While BWX Technologies lost out on a multibillion-dollar remediation contract at the Hanford Site in Washington state, President and CEO Rex Geveden said Tuesday he is optimistic about a “robust” pipeline of potential Energy Department projects.
“Unfortunately, we were not awarded the Hanford Central Plateau Cleanup contract,” Geveden said during the Lynchburg, Va.-based company’s quarterly earnings call with financial analysts.
The Energy Department in December awarded the potential 10-year, $10 billion remediation contract to a corporate team led by AECOM’s Management Services division, which subsequently became the separate company Amentum. The other members of the joint venture are Fluor and Atkins.
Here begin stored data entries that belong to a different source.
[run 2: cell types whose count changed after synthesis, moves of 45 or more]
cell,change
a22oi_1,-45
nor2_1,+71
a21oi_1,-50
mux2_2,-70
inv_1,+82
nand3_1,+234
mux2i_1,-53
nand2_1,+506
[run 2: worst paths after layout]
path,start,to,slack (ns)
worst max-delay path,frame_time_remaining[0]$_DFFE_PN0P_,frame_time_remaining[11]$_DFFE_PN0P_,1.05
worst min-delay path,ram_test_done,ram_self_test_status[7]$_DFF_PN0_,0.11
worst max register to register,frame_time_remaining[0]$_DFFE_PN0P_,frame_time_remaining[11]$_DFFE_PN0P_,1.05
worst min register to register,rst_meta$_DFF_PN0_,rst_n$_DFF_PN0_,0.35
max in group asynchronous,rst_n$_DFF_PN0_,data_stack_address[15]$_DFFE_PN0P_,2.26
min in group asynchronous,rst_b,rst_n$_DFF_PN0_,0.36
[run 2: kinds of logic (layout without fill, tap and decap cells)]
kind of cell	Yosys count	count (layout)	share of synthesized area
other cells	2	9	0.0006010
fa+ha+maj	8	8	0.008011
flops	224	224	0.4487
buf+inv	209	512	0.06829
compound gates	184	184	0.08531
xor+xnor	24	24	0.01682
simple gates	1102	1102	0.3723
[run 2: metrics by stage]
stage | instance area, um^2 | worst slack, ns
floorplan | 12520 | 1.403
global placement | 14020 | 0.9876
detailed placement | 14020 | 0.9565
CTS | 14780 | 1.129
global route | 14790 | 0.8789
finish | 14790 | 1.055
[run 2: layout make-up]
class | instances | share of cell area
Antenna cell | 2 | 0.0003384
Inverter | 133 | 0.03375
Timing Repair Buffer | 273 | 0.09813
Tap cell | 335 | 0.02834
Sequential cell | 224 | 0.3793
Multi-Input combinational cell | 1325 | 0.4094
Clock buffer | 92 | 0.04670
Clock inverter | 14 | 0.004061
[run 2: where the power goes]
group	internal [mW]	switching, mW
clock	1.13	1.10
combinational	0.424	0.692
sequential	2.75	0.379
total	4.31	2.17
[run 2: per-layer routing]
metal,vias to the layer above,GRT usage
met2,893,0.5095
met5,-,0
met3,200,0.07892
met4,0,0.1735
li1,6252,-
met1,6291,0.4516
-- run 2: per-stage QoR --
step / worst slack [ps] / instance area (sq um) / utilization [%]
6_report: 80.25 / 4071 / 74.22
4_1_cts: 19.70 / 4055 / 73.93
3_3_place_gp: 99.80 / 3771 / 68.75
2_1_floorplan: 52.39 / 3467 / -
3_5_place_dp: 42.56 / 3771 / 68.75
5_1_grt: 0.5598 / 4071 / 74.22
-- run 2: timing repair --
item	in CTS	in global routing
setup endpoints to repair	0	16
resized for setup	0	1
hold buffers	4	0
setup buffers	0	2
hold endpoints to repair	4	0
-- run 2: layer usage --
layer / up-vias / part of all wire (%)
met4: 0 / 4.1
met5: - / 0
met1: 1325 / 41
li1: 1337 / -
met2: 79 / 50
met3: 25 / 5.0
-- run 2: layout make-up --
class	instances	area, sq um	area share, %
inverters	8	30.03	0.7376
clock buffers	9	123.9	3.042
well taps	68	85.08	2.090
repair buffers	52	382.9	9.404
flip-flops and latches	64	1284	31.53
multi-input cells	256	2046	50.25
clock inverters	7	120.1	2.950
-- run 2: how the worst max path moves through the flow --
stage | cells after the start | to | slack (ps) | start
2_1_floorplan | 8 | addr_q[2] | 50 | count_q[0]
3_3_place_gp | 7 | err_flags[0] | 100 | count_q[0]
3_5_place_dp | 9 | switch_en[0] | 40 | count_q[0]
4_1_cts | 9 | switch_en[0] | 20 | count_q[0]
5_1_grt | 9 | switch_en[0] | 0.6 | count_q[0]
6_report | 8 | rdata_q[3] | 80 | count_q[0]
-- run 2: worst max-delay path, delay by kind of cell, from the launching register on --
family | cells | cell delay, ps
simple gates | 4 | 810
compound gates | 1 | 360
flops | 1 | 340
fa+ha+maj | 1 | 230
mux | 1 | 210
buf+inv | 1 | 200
==> src/rtl/assm_receiver.sv <==
// Receiver end: selects main and associated services and mixes them
//
// Summary of operation
// - Emergency service always wins routing to decoder
// - Emergency mutes main, only emergency reproduced
// - Voice-over second priority, below emergency only
// - Voice-over added to main centre channel
// - Voice-over gain words attenuate main, 24 dB
// - Mono narrative gain words attenuate main, 24 dB
// - Mono commentary gain words attenuate main, 24 dB
// - Complete narrative mix never alters main level
// - Mono dialogue added to music-effects centre
// - Source sends mono dialogue over multichannel
// - Stereo dialogue: left to left, right to right
// - Dialogue by stored language, explicit choice overrides
// - Commentary added to listener-chosen channel
// - Flag commentary presence; listener picks one
// - Main and complete services up to 448 kbps
// - Mono associated service at most 128 kbps
// - Stereo dialogue at most 192 kbps
// - Main plus associated at most 576 kbps
// - Rates outside 32 to 640 kbps invalid
// - Service type decoded from 3-bit field
`timescale 1ns/10ps
`include "assm_defines.svh"

module assm_receiver (
	input  wire logic                      mclk,
	input  wire logic                      rst_n,
	assm_if.rcv                            link,
	input  wire logic [`ASSM_ID_W-1:0]     main_pick_id,
	input  wire logic [`ASSM_LANG_W-1:0]   lang_pref,
	input  wire logic                      lang_override_en,
	input  wire logic [`ASSM_LANG_W-1:0]   lang_override,
	input  wire logic                      assoc_pick_en,
	input  wire logic [`ASSM_ID_W-1:0]     assoc_pick_id,
	input  wire logic [`ASSM_CH_W-1:0]     comment_target,
	input  wire logic                      comment_avail_clr,
	output logic                           out_valid,
	output logic [`ASSM_CH_W-1:0]          out_chan,
	output logic [`ASSM_SMP_W-1:0]         out_smp,
	output logic                           main_on,
	output assm_pkg::assm_mode_t           assoc_mode,
	output assm_pkg::assm_svc_t            assoc_type,
	output logic [`ASSM_DRC_W-1:0]         main_atten,
	output logic                           comment_avail,
	output logic                           rate_err
);

	logic [`ASSM_ID_W-1:0]   main_id_reg;
	assm_pkg::assm_svc_t     main_type_reg;
	logic [`ASSM_CH_W-1:0]   main_chans_reg;
	logic [`ASSM_ID_W-1:0]   assoc_id_reg;
	logic [`ASSM_CH_W-1:0]   assoc_chans_reg;
	logic [1:0]              assoc_pri_reg;
	logic [`ASSM_SMP_W-1:0]  hold_reg [`ASSM_NCH];

	logic                    rate_ok;
	logic                    full_ok;
	logic                    is_main;
	logic [`ASSM_LANG_W-1:0] lang_want;
	logic [1:0]              cand_pri;
	logic                    take;
	logic                    drop;
	logic                    drc_used;
	logic [`ASSM_SHIFT_W-1:0] shift;
	logic signed [`ASSM_SMP_W-1:0] scaled;
	logic [`ASSM_SMP_W-1:0]  add_term;
	logic [`ASSM_CH_W-1:0]   target;
	logic signed [`ASSM_SMP_W:0] sum;
	logic [`ASSM_SMP_W-1:0]  mix;

	////////////////////////////////////////////////////////////////////////
	// Descriptor qualification
	always_comb begin
		rate_ok = (link.desc_rate >= `ASSM_RATE_MIN) &&
			(link.desc_rate <= `ASSM_RATE_MAX);
		is_main = (link.desc_type == assm_pkg::ASSM_MN) ||
			(link.desc_type == assm_pkg::ASSM_MX);
		full_ok = !(is_main || link.desc_complete) ||
			(link.desc_rate <= `ASSM_RATE_FULL);
		lang_want = lang_override_en ? lang_override : lang_pref;
		cand_pri = `ASSM_PRI_NONE;
		case (link.desc_type)
			assm_pkg::ASSM_E: begin
				cand_pri = `ASSM_PRI_EMERG;
			end
			assm_pkg::ASSM_VX: begin
				cand_pri = `ASSM_PRI_VO;
			end
			assm_pkg::ASSM_D: begin
				if (link.desc_lang == lang_want &&
						main_type_reg == assm_pkg::ASSM_MX) begin
					cand_pri = `ASSM_PRI_USER;
				end
			end
			assm_pkg::ASSM_C, assm_pkg::ASSM_NR, assm_pkg::ASSM_HA: begin
				if (assoc_pick_en && link.desc_id == assoc_pick_id) begin
					cand_pri = `ASSM_PRI_USER;
				end
			end
			default: begin
				cand_pri = `ASSM_PRI_NONE;
			end
		endcase
		take = link.desc_valid && link.desc_active && rate_ok &&
			full_ok && cand_pri != `ASSM_PRI_NONE &&
			cand_pri >= assoc_pri_reg;
		drop = link.desc_valid && !link.desc_active &&
			link.desc_id == assoc_id_reg &&
			assoc_mode != assm_pkg::ASSM_MODE_OFF;
	end

	////////////////////////////////////////////////////////////////////////
	// Main service selection
	always_ff @(posedge mclk or negedge rst_n) begin
		if (!rst_n) begin
			main_on        <= 1'b0;
			main_id_reg    <= '0;
			main_type_reg  <= assm_pkg::ASSM_MN;
			main_chans_reg <= '0;
		end else if (link.desc_valid && is_main &&
				link.desc_id == main_pick_id) begin
			main_on <= link.desc_active && rate_ok && full_ok;
			if (link.desc_active) begin
				main_id_reg    <= link.desc_id;
				main_type_reg  <= link.desc_type;
				main_chans_reg <= link.desc_chans;
			end
		end
	end

	////////////////////////////////////////////////////////////////////////
	// Associated slot: one service, ranked by priority
	always_ff @(posedge mclk or negedge rst_n) begin
		if (!rst_n) begin
			assoc_mode      <= assm_pkg::ASSM_MODE_OFF;
			assoc_type      <= assm_pkg::ASSM_MN;
			assoc_id_reg    <= '0;
			assoc_chans_reg <= '0;
			assoc_pri_reg   <= `ASSM_PRI_NONE;
		end else if (take) begin
			assoc_type      <= link.desc_type;
			assoc_id_reg    <= link.desc_id;
			assoc_chans_reg <= link.desc_chans;
			assoc_pri_reg   <= cand_pri;
			if (link.desc_type == assm_pkg::ASSM_E) begin
				assoc_mode <= assm_pkg::ASSM_MODE_EMERG;
			end else if (link.desc_complete &&
					link.desc_type != assm_pkg::ASSM_VX) begin
				assoc_mode <= assm_pkg::ASSM_MODE_FULL;
			end else begin
				assoc_mode <= assm_pkg::ASSM_MODE_ADD;
			end
		end else if (drop) begin
			assoc_mode    <= assm_pkg::ASSM_MODE_OFF;
			assoc_pri_reg <= `ASSM_PRI_NONE;
		end
	end

	////////////////////////////////////////////////////////////////////////
	// Main attenuation from the associated gain words, capped at 24 dB
	always_ff @(posedge mclk or negedge rst_n) begin
		if (!rst_n) begin
			main_atten <= '0;
		end else if (take || drop) begin
			main_atten <= '0;
		end else if (link.drc_valid) begin
			main_atten <= (link.drc_db > `ASSM_DRC_MAX) ?
				`ASSM_DRC_MAX : link.drc_db;
		end
	end

	////////////////////////////////////////////////////////////////////////
	// Latest associated sample per channel
	generate
		for (genvar i = 0; i < `ASSM_NCH; i++) begin : g_hold
			always_ff @(posedge mclk or negedge rst_n) begin
				if (!rst_n) begin
					hold_reg[i] <= '0;
				end else if (take) begin
					hold_reg[i] <= '0;
				end else if (link.assoc_valid &&
						link.assoc_chan == `ASSM_CH_W'(i)) begin
					hold_reg[i] <= link.assoc_smp;
				end
			end
		end
	endgenerate

	////////////////////////////////////////////////////////////////////////
	// Mixer datapath
	always_comb begin
		drc_used = (assoc_mode == assm_pkg::ASSM_MODE_ADD) &&
			(assoc_type == assm_pkg::ASSM_VX ||
			assoc_type == assm_pkg::ASSM_NR ||
			assoc_type == assm_pkg::ASSM_C);
		if (!drc_used) begin
			shift = '0;
		end else if (main_atten >= `ASSM_DRC_MAX) begin
			shift = `ASSM_SHIFT_W'(4);
		end else if (main_atten >= `ASSM_DRC_18DB) begin
			shift = `ASSM_SHIFT_W'(3);
		end else if (main_atten >= `ASSM_DRC_12DB) begin
			shift = `ASSM_SHIFT_W'(2);
		end else if (main_atten >= `ASSM_DRC_6DB) begin
			shift = `ASSM_SHIFT_W'(1);
		end else begin
			shift = '0;
		end
		scaled = $signed(link.main_smp) >>> shift;
		if (assoc_type == assm_pkg::ASSM_C ||
				assoc_type == assm_pkg::ASSM_NR) begin
			target = comment_target;
		end else begin
			target = `ASSM_CH_C;
		end
		add_term = '0;
		if (assoc_type == assm_pkg::ASSM_D &&
				assoc_chans_reg == `ASSM_CHANS_TWO &&
				main_chans_reg == `ASSM_CHANS_TWO) begin
			if (link.main_chan == `ASSM_CH_L ||
					link.main_chan == `ASSM_CH_R) begin
				add_term = hold_reg[link.main_chan];
			end
		end else if (link.main_chan == target) begin
			add_term = hold_reg[`ASSM_CH_C];
		end
		sum = {scaled[`ASSM_SMP_W-1], scaled} +
			{add_term[`ASSM_SMP_W-1], add_term};
		if (sum[`ASSM_SMP_W] != sum[`ASSM_SMP_W-1]) begin
			mix = sum[`ASSM_SMP_W] ? `ASSM_SMP_NEG : `ASSM_SMP_POS;
		end else begin
			mix = sum[`ASSM_SMP_W-1:0];
		end
	end

	////////////////////////////////////////////////////////////////////////
	// Output samples, timed by the main stream
	always_ff @(posedge mclk or negedge rst_n) begin
		if (!rst_n) begin
			out_valid <= 1'b0;
			out_chan  <= '0;
			out_smp   <= '0;
		end else begin
			out_valid <= link.main_valid &&
				(main_on || assoc_mode == assm_pkg::ASSM_MODE_EMERG);
			out_chan  <= link.main_chan;
			case (assoc_mode)
				assm_pkg::ASSM_MODE_EMERG: begin
					out_smp <= (link.main_chan == `ASSM_CH_C) ?
						hold_reg[`ASSM_CH_C] : '0;
				end
				assm_pkg::ASSM_MODE_FULL: begin
					out_smp <= hold_reg[link.main_chan];
				end
				assm_pkg::ASSM_MODE_ADD: begin
					out_smp <= mix;
				end
				default: begin
					out_smp <= link.main_smp;
				end
			endcase
		end
	end

	////////////////////////////////////////////////////////////////////////
	// Status flags
	always_ff @(posedge mclk or negedge rst_n) begin
		if (!rst_n) begin
			comment_avail <= 1'b0;
			rate_err      <= 1'b0;
		end else begin
			rate_err <= link.desc_valid && !rate_ok;
			if (link.desc_valid && link.desc_active && rate_ok &&
					link.desc_type == assm_pkg::ASSM_C) begin
				comment_avail <= 1'b1;
			end else if (comment_avail_clr) begin
				comment_avail <= 1'b0;
			end
		end
	end

endmodule // assm_receiver
<file path="src/core/amp_ctrl_regs.vh">
// Register map, field positions and reset values for the amplifier control bank
`ifndef AMP_CTRL_REGS_VH
`define AMP_CTRL_REGS_VH
`define AMP_ADDR_W        3
`define AMP1_CONTROL_ADDR 3'h0
`define AMP1_CAL_ADDR     3'h1
`define AMP2_CONTROL_ADDR 3'h2
`define AMP2_CAL_ADDR     3'h3
`define AMP_CONTROL_RESET 16'h0000
`define AMP_CAL_RESET     6'h00
`define AMP_EN_BIT        15
`define AMP_OE_BIT        14
`define AMP_POS_HI        13
`define AMP_POS_LO        11
`define AMP_NEG_HI        10
`define AMP_NEG_LO        8
`define AMP_GAIN_HI       2
`define AMP_GAIN_LO       0
`define AMP_TRIM_HI       5
`define AMP_CONTROL_MASK  16'hFF07
`define AMP_ROUTE_OPT_BIT 6
`define GAIN_64X          3'h6
`define GAIN_32X          3'h5
`define GAIN_16X          3'h4
`define GAIN_8X           3'h3
`define GAIN_4X           3'h2
`define NEG_GND_A         3'h0
`define NEG_REF_A         3'h1
`define NEG_REF_B         3'h2
`define NEG_GND_B         3'h3
`define POS_MAX           3'h3
`endif

</file>
<file path="src/core/amplifier_control_regs.v">
// Control and trim registers for two programmable-gain amplifiers
`timescale 1ns/10ps
`default_nettype none
`include "amp_ctrl_regs.vh"
module amplifier_control_regs
(
	input  wire                   mclk,
	input  wire                   rst_n,
	input  wire [`AMP_ADDR_W-1:0] addr,
	input  wire [15:0]            wdata,
	input  wire                   wr,
	input  wire                   rd,
	output reg  [15:0]            rdata,
	input  wire                   single_out_pin,
	input  wire [15:0]            device_options_word,
	output reg  [1:0]             amp_enable,
	output reg  [1:0]             amp_gain_valid,
	output reg  [5:0]             amp_gain_onehot,
	output reg  [7:0]             amp_pos_onehot,
	output reg  [3:0]             amp_neg_sel,
	output reg  [1:0]             amp_sel_valid,
	output reg  [11:0]            offset_trim,
	output reg  [1:0]             analog_out_pin
);
	// Per amplifier: stored control word and trim; outputs decode the control fields
	reg  [15:0] ctrl_q [0:1];
	reg  [5:0]  trim_q [0:1];
	reg  [1:0]  single_s1_q;
	reg  [1:0]  single_s2_q;
	wire        single_pin;
	wire        route_a2_to_p1;
	assign single_pin = single_s2_q[0];
	assign route_a2_to_p1 = single_s2_q[1];

	// Static pins pass two flops before use
	always @(posedge mclk)
	begin
		if (!rst_n)
		begin
			single_s1_q <= 2'b00;
			single_s2_q <= 2'b00;
		end
		else
		begin
			single_s1_q <= {device_options_word[`AMP_ROUTE_OPT_BIT], single_out_pin};
			single_s2_q <= single_s1_q;
		end
	end

	genvar i;
	generate
		for (i = 0; i < 2; i = i + 1)
		begin : g_amp
			wire [2:0] gain;
			wire [2:0] pos;
			wire [2:0] neg;
			wire       gain_ok;
			wire       sel_ok;
			assign gain = ctrl_q[i][`AMP_GAIN_HI:`AMP_GAIN_LO];
			assign pos = ctrl_q[i][`AMP_POS_HI:`AMP_POS_LO];
			assign neg = ctrl_q[i][`AMP_NEG_HI:`AMP_NEG_LO];
			assign gain_ok = (gain >= `GAIN_4X) && (gain <= `GAIN_64X);
			assign sel_ok = (pos <= `POS_MAX) && !neg[2];
			always @(posedge mclk)
			begin
				if (!rst_n)
				begin
					ctrl_q[i] <= `AMP_CONTROL_RESET;
					trim_q[i] <= `AMP_CAL_RESET;
					amp_enable[i] <= 1'b0;
					amp_gain_valid[i] <= 1'b0;
					amp_gain_onehot[3*i+2:3*i] <= 3'h0;
					amp_pos_onehot[4*i+3:4*i] <= 4'h0;
					amp_neg_sel[2*i+1:2*i] <= 2'h0;
					amp_sel_valid[i] <= 1'b0;
					offset_trim[6*i+5:6*i] <= 6'h00;
				end
				else
				begin
					if (wr && addr == (i ? `AMP2_CONTROL_ADDR : `AMP1_CONTROL_ADDR))
						ctrl_q[i] <= wdata & `AMP_CONTROL_MASK;
					if (wr && addr == (i ? `AMP2_CAL_ADDR : `AMP1_CAL_ADDR))
						trim_q[i] <= wdata[`AMP_TRIM_HI:0];
					amp_enable[i] <= ctrl_q[i][`AMP_EN_BIT];
					amp_gain_valid[i] <= gain_ok;
					amp_gain_onehot[3*i+2:3*i] <= gain_ok ? gain : 3'h0;
					amp_pos_onehot[4*i+3:4*i] <= (pos <= `POS_MAX) ? (4'h1 << pos[1:0]) : 4'h0;
					// 0 ground, 1 ref pin a, 2 ref pin b
					case (neg)
						`NEG_GND_A, `NEG_GND_B: amp_neg_sel[2*i+1:2*i] <= 2'h0;
						`NEG_REF_A:             amp_neg_sel[2*i+1:2*i] <= 2'h1;
						`NEG_REF_B:             amp_neg_sel[2*i+1:2*i] <= 2'h2;
						default:                amp_neg_sel[2*i+1:2*i] <= 2'h0;
					endcase
					amp_sel_valid[i] <= sel_ok;
					offset_trim[6*i+5:6*i] <= trim_q[i];
				end
			end
		end
	endgenerate

	// Pin drive: amplifier output reaches its pin only while its OE bit is set and routed
	always @(posedge mclk)
	begin
		if (!rst_n)
			analog_out_pin <= 2'b00;
		else
		begin
			analog_out_pin[1] <= !single_pin && ctrl_q[1][`AMP_OE_BIT];
			analog_out_pin[0] <= ctrl_q[0][`AMP_OE_BIT]
				|| (single_pin && route_a2_to_p1 && ctrl_q[1][`AMP_OE_BIT]);
		end
	end

	// Read data valid the cycle after the strobe only
	always @(posedge mclk)
	begin
		if (!rst_n)
			rdata <= 16'h0000;
		else if (rd)
		begin
			case (addr)
				`AMP1_CONTROL_ADDR: rdata <= ctrl_q[0];
				`AMP2_CONTROL_ADDR: rdata <= ctrl_q[1];
				`AMP1_CAL_ADDR:     rdata <= {10'h000, trim_q[0]};
				`AMP2_CAL_ADDR:     rdata <= {10'h000, trim_q[1]};
				default:            rdata <= 16'h0000;
			endcase
		end
		else
			rdata <= 16'h0000;
	end
endmodule
`default_nettype wire

</file>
Geveden did not reveal any names of other members of BWXT’s unsuccessful Central Plateau bidding team, nor did a company spokesman after the call.
BWXT still hopes to land an upcoming contract to manage 56 million gallons of radioactive tank waste at Hanford, a former production complex for plutonium used in the U.S. nuclear arsenal. But Geveden said that award will likely be slowed by protests filed against both the Central Plateau award and the potential 10-year, $4 billion Hanford support services contract to a Leidos-led team. The general consensus across the weapons complex is the protests against the two major contracts will gum up the procurement pipeline at the agency.
The DOE Office of Environmental Management could issue the multibillion-dollar contract this spring, with work starting three months later, Geveden said.
The company received good news recently when the agency announced plans to keep the incumbent Fluor-BWXT team on for up to two years beyond March 2021 as the decommissioning vendor at the Portsmouth Site in Ohio.
BWXT is also likely to be in the hunt for potential 10-to-15-year, $21 billion Savannah River Integrated Mission contract in South Carolina, Geveden said. The agency is accepting comments on a contract that includes management and disposition of 35 million gallons of Cold War-era liquid radioactive and chemical waste at SRS, as well as some other nuclear materials at the site.
Geveden expects the contract will be awarded by the end of the year.